• _What you have to do_
Please transcribe the entries below without changing a single character.

[Saved data entries]
▬▬▬▬▬▬
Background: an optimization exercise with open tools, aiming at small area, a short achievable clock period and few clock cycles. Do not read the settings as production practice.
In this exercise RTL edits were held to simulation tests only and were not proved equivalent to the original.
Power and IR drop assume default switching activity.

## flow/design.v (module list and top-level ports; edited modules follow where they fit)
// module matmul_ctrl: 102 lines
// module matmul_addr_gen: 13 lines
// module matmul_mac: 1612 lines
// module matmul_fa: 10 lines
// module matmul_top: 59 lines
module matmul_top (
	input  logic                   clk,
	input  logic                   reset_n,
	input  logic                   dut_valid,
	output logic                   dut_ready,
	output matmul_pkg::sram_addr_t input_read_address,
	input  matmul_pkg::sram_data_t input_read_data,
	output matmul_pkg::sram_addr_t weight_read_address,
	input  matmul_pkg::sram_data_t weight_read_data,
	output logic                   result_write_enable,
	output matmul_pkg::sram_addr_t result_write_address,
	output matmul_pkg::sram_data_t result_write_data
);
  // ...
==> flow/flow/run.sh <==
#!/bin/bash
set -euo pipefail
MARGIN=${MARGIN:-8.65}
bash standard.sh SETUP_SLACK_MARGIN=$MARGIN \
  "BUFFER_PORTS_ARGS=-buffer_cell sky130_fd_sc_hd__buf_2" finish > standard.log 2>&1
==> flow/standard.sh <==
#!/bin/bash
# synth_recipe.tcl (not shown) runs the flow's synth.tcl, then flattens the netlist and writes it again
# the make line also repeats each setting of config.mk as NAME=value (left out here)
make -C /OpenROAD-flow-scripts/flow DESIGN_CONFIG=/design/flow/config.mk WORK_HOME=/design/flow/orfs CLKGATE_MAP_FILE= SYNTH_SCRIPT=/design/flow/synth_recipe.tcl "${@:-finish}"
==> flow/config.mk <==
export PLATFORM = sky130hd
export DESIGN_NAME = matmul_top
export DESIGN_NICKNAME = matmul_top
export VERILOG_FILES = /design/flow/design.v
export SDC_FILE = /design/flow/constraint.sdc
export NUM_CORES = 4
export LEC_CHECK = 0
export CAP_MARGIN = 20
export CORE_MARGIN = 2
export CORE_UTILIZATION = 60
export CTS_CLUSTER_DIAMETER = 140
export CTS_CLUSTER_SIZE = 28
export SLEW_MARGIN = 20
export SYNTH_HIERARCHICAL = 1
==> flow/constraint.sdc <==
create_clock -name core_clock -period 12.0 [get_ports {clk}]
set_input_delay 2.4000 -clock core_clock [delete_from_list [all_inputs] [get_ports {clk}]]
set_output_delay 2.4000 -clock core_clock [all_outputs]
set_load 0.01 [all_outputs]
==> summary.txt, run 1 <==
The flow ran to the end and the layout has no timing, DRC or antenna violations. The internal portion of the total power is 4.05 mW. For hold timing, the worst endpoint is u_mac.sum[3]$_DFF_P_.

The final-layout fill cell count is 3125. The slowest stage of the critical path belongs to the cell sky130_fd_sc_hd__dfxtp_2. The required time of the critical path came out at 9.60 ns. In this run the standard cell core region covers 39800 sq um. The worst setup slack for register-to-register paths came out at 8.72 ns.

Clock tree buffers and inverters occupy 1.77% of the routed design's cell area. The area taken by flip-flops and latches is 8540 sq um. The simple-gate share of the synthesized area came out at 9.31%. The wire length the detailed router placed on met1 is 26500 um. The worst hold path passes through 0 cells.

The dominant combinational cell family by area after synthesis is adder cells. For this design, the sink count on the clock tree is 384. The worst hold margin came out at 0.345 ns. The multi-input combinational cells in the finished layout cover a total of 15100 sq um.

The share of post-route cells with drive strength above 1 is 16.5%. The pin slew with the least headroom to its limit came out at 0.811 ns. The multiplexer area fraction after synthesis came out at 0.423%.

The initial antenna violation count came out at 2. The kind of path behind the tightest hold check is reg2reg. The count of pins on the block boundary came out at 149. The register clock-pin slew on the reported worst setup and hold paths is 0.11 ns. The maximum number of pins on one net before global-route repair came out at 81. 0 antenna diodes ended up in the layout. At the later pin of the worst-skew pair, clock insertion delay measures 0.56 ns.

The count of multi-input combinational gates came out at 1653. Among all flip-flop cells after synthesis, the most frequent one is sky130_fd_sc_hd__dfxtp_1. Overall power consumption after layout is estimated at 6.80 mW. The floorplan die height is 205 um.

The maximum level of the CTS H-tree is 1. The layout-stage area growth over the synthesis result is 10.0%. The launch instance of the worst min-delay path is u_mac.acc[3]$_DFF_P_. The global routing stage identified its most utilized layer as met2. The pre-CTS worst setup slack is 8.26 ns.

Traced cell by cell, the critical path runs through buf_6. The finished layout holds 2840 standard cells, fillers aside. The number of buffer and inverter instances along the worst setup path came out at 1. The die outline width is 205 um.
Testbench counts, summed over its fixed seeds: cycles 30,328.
▬▬▬▬▬▬
• _Response to this task_
Background: an optimization exercise with open tools, aiming at small area, a short achievable clock period and few clock cycles. Do not read the settings as production practice.
In this exercise RTL edits were held to simulation tests only and were not proved equivalent to the original.
Power and IR drop assume default switching activity.

## flow/design.v (module list and top-level ports; edited modules follow where they fit)
// module matmul_ctrl: 102 lines
// module matmul_addr_gen: 13 lines
// module matmul_mac: 1612 lines
// module matmul_fa: 10 lines
// module matmul_top: 59 lines
module matmul_top (
	input  logic                   clk,
	input  logic                   reset_n,
	input  logic                   dut_valid,
	output logic                   dut_ready,
	output matmul_pkg::sram_addr_t input_read_address,
	input  matmul_pkg::sram_data_t input_read_data,
	output matmul_pkg::sram_addr_t weight_read_address,
	input  matmul_pkg::sram_data_t weight_read_data,
	output logic                   result_write_enable,
	output matmul_pkg::sram_addr_t result_write_address,
	output matmul_pkg::sram_data_t result_write_data
);
  // ...
==> flow/flow/run.sh <==
#!/bin/bash
set -euo pipefail
MARGIN=${MARGIN:-8.65}
bash standard.sh SETUP_SLACK_MARGIN=$MARGIN \
  "BUFFER_PORTS_ARGS=-buffer_cell sky130_fd_sc_hd__buf_2" finish > standard.log 2>&1
==> flow/standard.sh <==
#!/bin/bash
# synth_recipe.tcl (not shown) runs the flow's synth.tcl, then flattens the netlist and writes it again
# the make line also repeats each setting of config.mk as NAME=value (left out here)
make -C /OpenROAD-flow-scripts/flow DESIGN_CONFIG=/design/flow/config.mk WORK_HOME=/design/flow/orfs CLKGATE_MAP_FILE= SYNTH_SCRIPT=/design/flow/synth_recipe.tcl "${@:-finish}"
==> flow/config.mk <==
export PLATFORM = sky130hd
export DESIGN_NAME = matmul_top
export DESIGN_NICKNAME = matmul_top
export VERILOG_FILES = /design/flow/design.v
export SDC_FILE = /design/flow/constraint.sdc
export NUM_CORES = 4
export LEC_CHECK = 0
export CAP_MARGIN = 20
export CORE_MARGIN = 2
export CORE_UTILIZATION = 60
export CTS_CLUSTER_DIAMETER = 140
export CTS_CLUSTER_SIZE = 28
export SLEW_MARGIN = 20
export SYNTH_HIERARCHICAL = 1
==> flow/constraint.sdc <==
create_clock -name core_clock -period 12.0 [get_ports {clk}]
set_input_delay 2.4000 -clock core_clock [delete_from_list [all_inputs] [get_ports {clk}]]
set_output_delay 2.4000 -clock core_clock [all_outputs]
set_load 0.01 [all_outputs]
==> summary.txt, run 1 <==
The flow ran to the end and the layout has no timing, DRC or antenna violations. The internal portion of the total power is 4.05 mW. For hold timing, the worst endpoint is u_mac.sum[3]$_DFF_P_.

The final-layout fill cell count is 3125. The slowest stage of the critical path belongs to the cell sky130_fd_sc_hd__dfxtp_2. The required time of the critical path came out at 9.60 ns. In this run the standard cell core region covers 39800 sq um. The worst setup slack for register-to-register paths came out at 8.72 ns.

Clock tree buffers and inverters occupy 1.77% of the routed design's cell area. The area taken by flip-flops and latches is 8540 sq um. The simple-gate share of the synthesized area came out at 9.31%. The wire length the detailed router placed on met1 is 26500 um. The worst hold path passes through 0 cells.

The dominant combinational cell family by area after synthesis is adder cells. For this design, the sink count on the clock tree is 384. The worst hold margin came out at 0.345 ns. The multi-input combinational cells in the finished layout cover a total of 15100 sq um.

The share of post-route cells with drive strength above 1 is 16.5%. The pin slew with the least headroom to its limit came out at 0.811 ns. The multiplexer area fraction after synthesis came out at 0.423%.

The initial antenna violation count came out at 2. The kind of path behind the tightest hold check is reg2reg. The count of pins on the block boundary came out at 149. The register clock-pin slew on the reported worst setup and hold paths is 0.11 ns. The maximum number of pins on one net before global-route repair came out at 81. 0 antenna diodes ended up in the layout. At the later pin of the worst-skew pair, clock insertion delay measures 0.56 ns.

The count of multi-input combinational gates came out at 1653. Among all flip-flop cells after synthesis, the most frequent one is sky130_fd_sc_hd__dfxtp_1. Overall power consumption after layout is estimated at 6.80 mW. The floorplan die height is 205 um.

The maximum level of the CTS H-tree is 1. The layout-stage area growth over the synthesis result is 10.0%. The launch instance of the worst min-delay path is u_mac.acc[3]$_DFF_P_. The global routing stage identified its most utilized layer as met2. The pre-CTS worst setup slack is 8.26 ns.

Traced cell by cell, the critical path runs through buf_6. The finished layout holds 2840 standard cells, fillers aside. The number of buffer and inverter instances along the worst setup path came out at 1. The die outline width is 205 um.
Testbench counts, summed over its fixed seeds: cycles 30,328.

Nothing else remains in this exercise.